Decipherment

Last updated

In philology, decipherment is the discovery of the meaning of the symbols found in extinct languages and/or alphabets. [1]

Contents

Decipherment overlaps with another technical field known as cryptanalysis, a field that aims to decipher writings used in secret communication, known as ciphertext. A famous case of this was in the cryptanalysis of the Enigma during the World War II. Many other ciphers from past wars have only recently been cracked. [2] Unlike in language decipherment, however, actors using ciphertext intentionally lay obstacles to prevent outsiders from uncovering the meaning of the communication system. [3]

Today, at least a dozen languages remain undeciphered. [4] A notable recent decipherment was that of the Linear Elamite script. [5]

Categories

According to Gelb and Whiting, the approach of decipherment depends on four categories of situations in an undeciphered language: [3] [6]

Methods

A number of methods are available to go about deciphering an extinct writing system or language. These can be divided into approaches utilizing external or internal information. [3]

External information

Many successful encipherments have proceeded from the discovery of external information, a common example being through the use of multilingual inscriptions, such as the Rosetta Stone (with the same text in three scripts: Demotic, hieroglyphic, and Greek) that enabled the decipherment of Egyptian hieroglyphic. In principle, multilingual text may be insufficient for a decipherment as translation is not a linear and reversible process, but instead represents an encoding of the message in a different symbolic system. Translating a text from one language into a second, and then from the second language back into the first, rarely reproduces exactly the original writing. Likewise, unless a significant number of words are contained in the multilingual text, limited information can be gleaned from it. [3]

Internal information

Internal approaches are multi-step: one must first ensure that the writing they are looking at represents real writing, as opposed to a grouping of pictorial representations or a modern-day forgery without further meaning. This is commonly approached with methods from the field of grammatology. Prior to decipherment of meaning, one can then determine the number of distinct graphemes (which, in turn, allows one to tell if the writing system is alphabetic, syllabic, or logo-syllabic; this is because such writing systems typically do not overlap in the number of graphemes they use [6] ), the sequence of writing (whether it be from left to right, right to left, top to bottom, etc.), and the determination of whether individual words are properly segmented when the alphabet is written (such as with the use of a space or a different special mark) or not.
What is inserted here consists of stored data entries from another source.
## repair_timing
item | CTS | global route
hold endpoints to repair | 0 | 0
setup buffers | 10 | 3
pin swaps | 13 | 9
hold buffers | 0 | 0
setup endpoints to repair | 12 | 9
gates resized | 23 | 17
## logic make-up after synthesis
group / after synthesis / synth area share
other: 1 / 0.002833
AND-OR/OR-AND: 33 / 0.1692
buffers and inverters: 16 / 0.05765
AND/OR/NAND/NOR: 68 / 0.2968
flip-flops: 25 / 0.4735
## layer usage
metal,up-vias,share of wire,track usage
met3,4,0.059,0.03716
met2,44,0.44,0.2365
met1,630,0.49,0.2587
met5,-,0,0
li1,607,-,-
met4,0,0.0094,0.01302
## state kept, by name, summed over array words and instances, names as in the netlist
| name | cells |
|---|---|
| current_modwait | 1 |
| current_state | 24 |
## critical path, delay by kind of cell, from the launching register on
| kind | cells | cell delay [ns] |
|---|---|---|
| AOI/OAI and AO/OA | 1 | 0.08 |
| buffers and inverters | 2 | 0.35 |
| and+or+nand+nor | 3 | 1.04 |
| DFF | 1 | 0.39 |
## flow/run.sh

```bash
#!/bin/bash
# OpenROAD 26Q1-2900-gdf79404cd8, Yosys 0.63+post, stock flow scripts
make -C /OpenROAD-flow-scripts/flow DESIGN_CONFIG=/design/flow/config.mk WORK_HOME=/design/flow/orfs finish
```

## flow/config.mk

```make
export PLATFORM = sky130hd
export DESIGN_NAME = arc
export DESIGN_NICKNAME = arc
export VERILOG_FILES = /design/flow/design.v
export SDC_FILE = /design/flow/constraint.sdc
export NUM_CORES = 4
export LEC_CHECK = 1
export CORE_UTILIZATION = 40
```

## flow/constraint.sdc

```tcl
current_design arc

set clk_period 5.1
set clk_io_pct 0.2

create_clock -name clk0 -period $clk_period [get_ports {clk}]

set non_clock_inputs [all_inputs -no_clocks]
set_input_delay [expr $clk_period * $clk_io_pct] -clock clk0 $non_clock_inputs
set_output_delay [expr $clk_period * $clk_io_pct] -clock clk0 [all_outputs]
```
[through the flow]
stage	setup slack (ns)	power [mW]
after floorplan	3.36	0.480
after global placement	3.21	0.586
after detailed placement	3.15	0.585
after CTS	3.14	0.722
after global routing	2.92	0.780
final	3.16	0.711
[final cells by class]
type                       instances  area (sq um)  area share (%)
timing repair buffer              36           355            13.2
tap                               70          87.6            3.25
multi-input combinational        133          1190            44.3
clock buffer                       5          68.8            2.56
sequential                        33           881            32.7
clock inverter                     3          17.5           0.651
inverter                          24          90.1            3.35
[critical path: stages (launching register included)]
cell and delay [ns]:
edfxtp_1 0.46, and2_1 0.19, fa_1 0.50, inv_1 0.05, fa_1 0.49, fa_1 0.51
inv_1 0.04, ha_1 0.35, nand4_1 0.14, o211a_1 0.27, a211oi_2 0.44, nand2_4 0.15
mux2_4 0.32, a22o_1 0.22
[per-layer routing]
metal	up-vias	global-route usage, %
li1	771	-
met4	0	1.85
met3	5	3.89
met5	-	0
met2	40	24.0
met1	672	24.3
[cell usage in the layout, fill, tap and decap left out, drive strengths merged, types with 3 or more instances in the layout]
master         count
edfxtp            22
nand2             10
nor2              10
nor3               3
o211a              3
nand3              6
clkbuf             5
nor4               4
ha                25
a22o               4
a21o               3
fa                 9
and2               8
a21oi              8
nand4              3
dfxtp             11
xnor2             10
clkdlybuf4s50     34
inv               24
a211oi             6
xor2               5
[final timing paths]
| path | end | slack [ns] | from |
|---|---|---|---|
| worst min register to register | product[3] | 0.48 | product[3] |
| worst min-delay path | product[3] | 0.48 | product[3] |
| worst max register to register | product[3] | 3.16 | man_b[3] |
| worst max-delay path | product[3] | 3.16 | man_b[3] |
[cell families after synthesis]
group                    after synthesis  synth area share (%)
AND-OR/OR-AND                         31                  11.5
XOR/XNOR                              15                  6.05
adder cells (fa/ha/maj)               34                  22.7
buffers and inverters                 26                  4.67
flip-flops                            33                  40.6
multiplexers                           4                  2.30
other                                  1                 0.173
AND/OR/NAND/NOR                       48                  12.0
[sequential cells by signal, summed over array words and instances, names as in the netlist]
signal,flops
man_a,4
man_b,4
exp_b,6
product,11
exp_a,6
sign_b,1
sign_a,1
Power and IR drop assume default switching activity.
==> ./design.v <==
`timescale 1ns / 1ps
module alu(
        input [4-1:0] op,
        input [32-1:0]data1,
        input [32-1:0]data2,
        output reg [32-1:0]out
        );
       wire signed   [32-1:0] signeds1; 
       wire ltu;
       wire lt;
       assign ltu= (data1 < data2);
       assign lt= (data1[31]^data2[31])? data1[31]: ltu;
       assign signeds1=data1;
       always @(*) begin 
        case(op)  
             4'b0000: 
                out=data2;
            4'b0001: 
                out= data1 + data2; 
            4'b0110: 
                out= data1 * data2; 
            4'b0010: 
                out = data1 - data2;
            4'b1001: 
                out = data1 & data2;
            4'b0111: 
                out = data1 | data2;
            4'b1010: 
                out = data1 ^ data2;
              4'b0011:
              out = data1 << data2[4:0]; 
              4'b0100:
                out = data1 >> data2[4:0];  
              4'b0101:
                out = signeds1 >>> data2[4:0];  
               4'b1011:
                    out=lt;
               4'b1100:
                    out=ltu;
            default: 
                out = 'b0;
        endcase 
        end
endmodule
==> ./run.sh <==
#!/bin/bash
# OpenROAD 26Q1-2900-gdf79404cd8, Yosys 0.63+post, stock flow scripts
make -C /OpenROAD-flow-scripts/flow DESIGN_CONFIG=/design/flow/config.mk WORK_HOME=/design/flow/orfs finish
==> ./config.mk <==
export PLATFORM = sky130hd
export DESIGN_NAME = alu
export DESIGN_NICKNAME = alu
export VERILOG_FILES = /design/flow/design.v
export SDC_FILE = /design/flow/constraint.sdc
export NUM_CORES = 4
export LEC_CHECK = 1
export CORE_UTILIZATION = 50
==> ./constraint.sdc <==
current_design alu

set clk_period 14.7
set clk_io_pct 0.2

create_clock -name clk0 -period $clk_period

set non_clock_inputs [all_inputs -no_clocks]
set_input_delay [expr $clk_period * $clk_io_pct] -clock clk0 $non_clock_inputs
set_output_delay [expr $clk_period * $clk_io_pct] -clock clk0 [all_outputs]
==> run notes <==
- total wire length after detailed routing: 108800 um
- final critical path time including I/O delays and setup: 14.48 ns
- type of the worst min-delay path: in -> out
- Global Route Usage Sum: 49.04%
- Tightest Pin Transition: 1.063 ns
- GRT met3 Usage: 25.48%
- floorplan die width: 219.0 um
- Iteration-0 DRC Markers: 2061
- maximum number of pins on one net before global-route repair: 57
- worst hold-check slack: 7.166 ns
- number of warnings printed during yosys synthesis: 1
- area of the core: 0.04646 mm^2
- met2 routing resource usage after global routing: 66.27%
- worst setup path startpoint: data2[7]
- largest fanout on the critical path: 12
- dominant logic cell type in the layout: sky130_fd_sc_hd__nor2_1
- most congested layer reported by global routing: met2
- sequential cell count of the final layout: 0
- cell family with the largest share of critical-path delay: adder cells
- fraction of layout cells with a size suffix above 1: 7.138%
- Highest Clock Rate: 0.06905 GHz
- die height: 219.0 um
- GRT met1 Usage: 63.00%
- number of vias after detailed routing: 23090
- antenna-violating nets left: 0
- post-synthesis cell type count: 95
- Slew Viols, Final: 0
- stages on the worst setup path: 25
- starting density of the core: 50.68%
- mean post-synth cell area: 7.781 um^2
- category of the most critical setup path: in -> out
- global-route wire length before repair: 158200 um
- number of antenna violations at the first check in global routing: 5
- worst setup margin: 0.2169 ns
- HPWL Detailed: 86980 um
- post-route clock period utilization: 98.52%
- total negative slack for setup checks: 0 ns
- Remaining Overflow, GRT: 0
- vias per cell: 6.281
- port bufs: 100
- synthesized netlist cell count: 3026
- relative area change from synthesis to final layout: 8.466%
- Critical Path Sink Type: output port
- Mux cell area share: 4.884%
- number of detailed-routing iterations run before antenna repair: 6
- Top Layout Cells: 486 x sky130_fd_sc_hd__nor2_1, 450 x sky130_fd_sc_hd__inv_1, 410 x sky130_fd_sc_hd__fa_1
- cell area after placement: 0.02550 mm^2
- Storage cell area: 0 um^2
- main logic family after synthesis: adder cells
- number of hold violations in the final report: 0
- setup violators final: 0
- total number of warnings across the stage logs: 97
- RSZ-0062 raised after global routing: false
- placer's final routability congestion estimate: 1.114
- Die ar.: 0.04796 mm^2
- worst slack after detailed placement: 0.2213 ns
- Worst setup endpoint: out[31]
- kind of start point of the critical path: input port
- largest incremental delay on the critical path: 0.75 ns
- post-route core utilization: 54.97%
- netlist area before placement: 0.02354 mm^2
- result of the run: completed
- required time of the critical path: 11.76 ns
- yosys cell count: 3026
- site row count: 79
- Compound Share, Synth: 17.19%
- clock buf count: 0
- proportion of synthesized chip area in sequential cells: 0%
- worst slew margin relative to its limit: 28.37%
- num ports: 100
- vias in the first global route: 23470
- MaxCap Viol Count: 0
- standard cell with the maximum stage delay on the critical path: sky130_fd_sc_hd__o21ai_0
- design area: 0.02554 mm^2
- DRC violations left: 0
- YS chip area: 0.02354 mm^2
- number of buffer and inverter instances along the worst setup path: 6
- routed len/inst: 29.61 um
- area share of xor/xnor cells in the synthesized design: 3.348%
- WP data arrival: 11.54 ns
- Synth Area in Adders: 46.55%
- CP dominant cell by count: sky130_fd_sc_hd__fa_1
- area fraction in and, or, nand and nor cells after synthesis: 16.91%
==> synthesized netlist by cell type (all sizes together), types with 23 or more instances <==
master  count  share of area (%)
ha        220                 12
inv       458                7.3
nand3      31               0.68
nand2b     25               0.66
xnor2      67                2.5
nor2      488                7.8
clkbuf    127                2.0
a21oi     141                3.1
mux2i      71                3.0
nand2     324                5.2
fa        410                 35
nor3       30               0.64
xor2       23               0.86
buf        70                1.6
a21o       28               0.89
a22oi      25               0.80
a221oi     31                1.4
o21ai     137                2.9
==> per-stage QoR <==
| stage | cells |
|---|---|
| 2_1_floorplan | 3026 |
| 3_3_place_gp | 3672 |
| 3_5_place_dp | 3672 |
| 4_1_cts | 3672 |
| 5_1_grt | 3675 |
| 6_report | 3676 |
==> routing by layer <==
metal | up-vias | wire length (um)
li1 | 9908 | -
met1 | 11100 | 39250
met2 | 1672 | 44090
met3 | 397 | 16280
met4 | 10 | 9027
met5 | - | 205
==> logic make-up (layout without fill, tap and decap cells) <==
kind of cell,count (synthesis),in the layout
adder cells (fa/ha/maj),630,630
other,0,1
buffers and inverters,669,711
XOR/XNOR,90,90
AND-OR/OR-AND,583,583
multiplexers,93,93
AND/OR/NAND/NOR,961,961
==> worst min-delay path: stages <==
cell and delay (ns):
sky130_fd_sc_hd__buf_2 0.09, sky130_fd_sc_hd__buf_4 0.29, sky130_fd_sc_hd__nor2_1 0.24, sky130_fd_sc_hd__nand2_1 0.11, sky130_fd_sc_hd__nand4_1 0.10, sky130_fd_sc_hd__clkdlybuf4s50_1 0.45
==> what timing repair did <==
| item | 4_1_cts | 5_1_grt |
|---|---|---|
| endpoints found under the setup margin | 0 | 3 |
| setup buffers | 0 | 3 |
| hold buffers | 0 | 0 |
| resized | 0 | 3 |
==> worst min-delay path by stage <==
stage                 slack [ns]     end  cells after the start      from
after CTS                   7.13  out[5]                      6  data2[3]
after global routing        7.19  out[5]                      6  data2[3]
final                       7.17  out[5]                      6  data2[3]
==> area by class of cell <==
type / instances / area [um^2]
antenna: 1 / 2.502
inverter: 472 / 1783
tap: 607 / 759.5
multi-input combinational: 2357 / 20950
fill: 4314 / 20920
timing repair buffer: 239 / 2039
**flow/design.v**
```verilog
`timescale 1ns / 1ps
module basicregister #(parameter WORDSIZE=32)(
    input clk,
    input we,
    input rst,   
    input [WORDSIZE-1:0] idata,
    output reg [WORDSIZE-1:0] reg1
    );
    always@(posedge clk) begin
        if(rst)
            reg1 <='b0;  
        else if(we)
            reg1<=idata; 
        else
            reg1<=reg1;
    end
endmodule 
module memreg #(parameter WORDSIZE=32, parameter REGS=32)(
            input clk,  
            input rst,  
            input we,  
            input [4:0]addr1,  
            input [4:0]addr2,  
            input [4:0]saddr,  
            input [WORDSIZE-1:0] wdata,  
            output reg [WORDSIZE-1:0] reg1,  
            output reg [WORDSIZE-1:0] reg2   
    );
    wire [WORDSIZE-1:0] outs[REGS-1:0];
    wire web[REGS-1:0];
    generate
        genvar i;
        for (i=0; i<REGS; i=i+1) begin : regcr
        assign web[i]= we & (&(wdata ^ i));
        basicregister i_reg(
       .clk(clk),
       .rst(rst),
       .we(web[i]),
       .idata(wdata),
       .reg1(outs[i])
         );
        end
        always @(*) begin: naddr1
         if (addr1 == i)
            reg1 = outs[i];
         if(addr2==i)
            reg2 = outs[i];
          end
    endgenerate
endmodule
```
`./design.v`:
```
`timescale 1ns / 1ps
module pc( input wire clk,
            input wire [32-1:0] addr_in,
            input  wire stall,
            input wire reset,
           input wire laddr,
           output reg [32-1:0]  addr_out
    );
     reg [32-1:0]  internal;  
    always @(posedge clk) begin
        if(reset)
         internal <='b0;
        else if(laddr & ~stall)
         internal <=addr_in;
        else if (~stall)
         internal <= internal +4;
        else
         internal <=internal;
    end
     always @(*) begin
        addr_out = internal;
     end
endmodule
```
If a repetitive schematic arrangement can be identified, this can help in decipherment. For example, if the last line of a text has a small number, it can be reasonably guessed to be referring to the date, where one of the words means "year" and, sometimes, a royal name also appears. Another case is when the text contains many small numbers, followed by a word, followed by a larger number; here, the word likely means "total" or "sum". After one has exhausted the information that can be inferentially derived from probable content, they must transition to the systematic application of statistical tools. These include methods concerning the frequency of appearance of each symbol, the order in which these symbols typically appear, whether some symbols appear at the beginning or end of words, etc. There are situations where orthographic features of a language make it difficult if not impossible to decipher specific features (especially without certain outside information), such as when an alphabet does not express double consonants. Additional, and more complex methods, also exist. Eventually, the application of such statistical methods becomes exceedingly laborious, in which computers might be used to apply them automatically. [3]

Computational approaches

Computational approaches towards the decipherment of unknown languages began to appear in the late 1990s. [7] Typically, there are two types of computational approaches used in language decipherment: approaches meant to produce translations in known languages, and approaches used to detect new information that might enable future efforts at translation. The second approach is more common, and includes things such as the detection of cognates or related words, discovery of the closest known language, word alignments, and more. [6]

Artificial intelligence

In recent years, there has been a growing emphasis on methods utilizing artificial intelligence for the decipherment of lost languages, especially through natural language processing (NLP) methods. Proof-of-concept methods have independently re-deciphered Ugaritic and Linear B using data from similar languages, in this case Hebrew and Ancient Greek. [8]

Deciphering pronunciation

Related to attempts to decipher the meaning of languages and alphabets, include attempts to decipher how extinct writing systems, or older versions of contemporary writing systems (such as English in the 1600s) were pronounced. Several methods and criteria have been developed in this regard. Important criteria include (1) Rhymes and the testimony of poetry (2) Evidence from occasional spellings and misspellings (3) Interpretations of material in one language from authors in foreign languags (4) Information obtained from related languages (5) Grammatical changes in spelling over time. [9]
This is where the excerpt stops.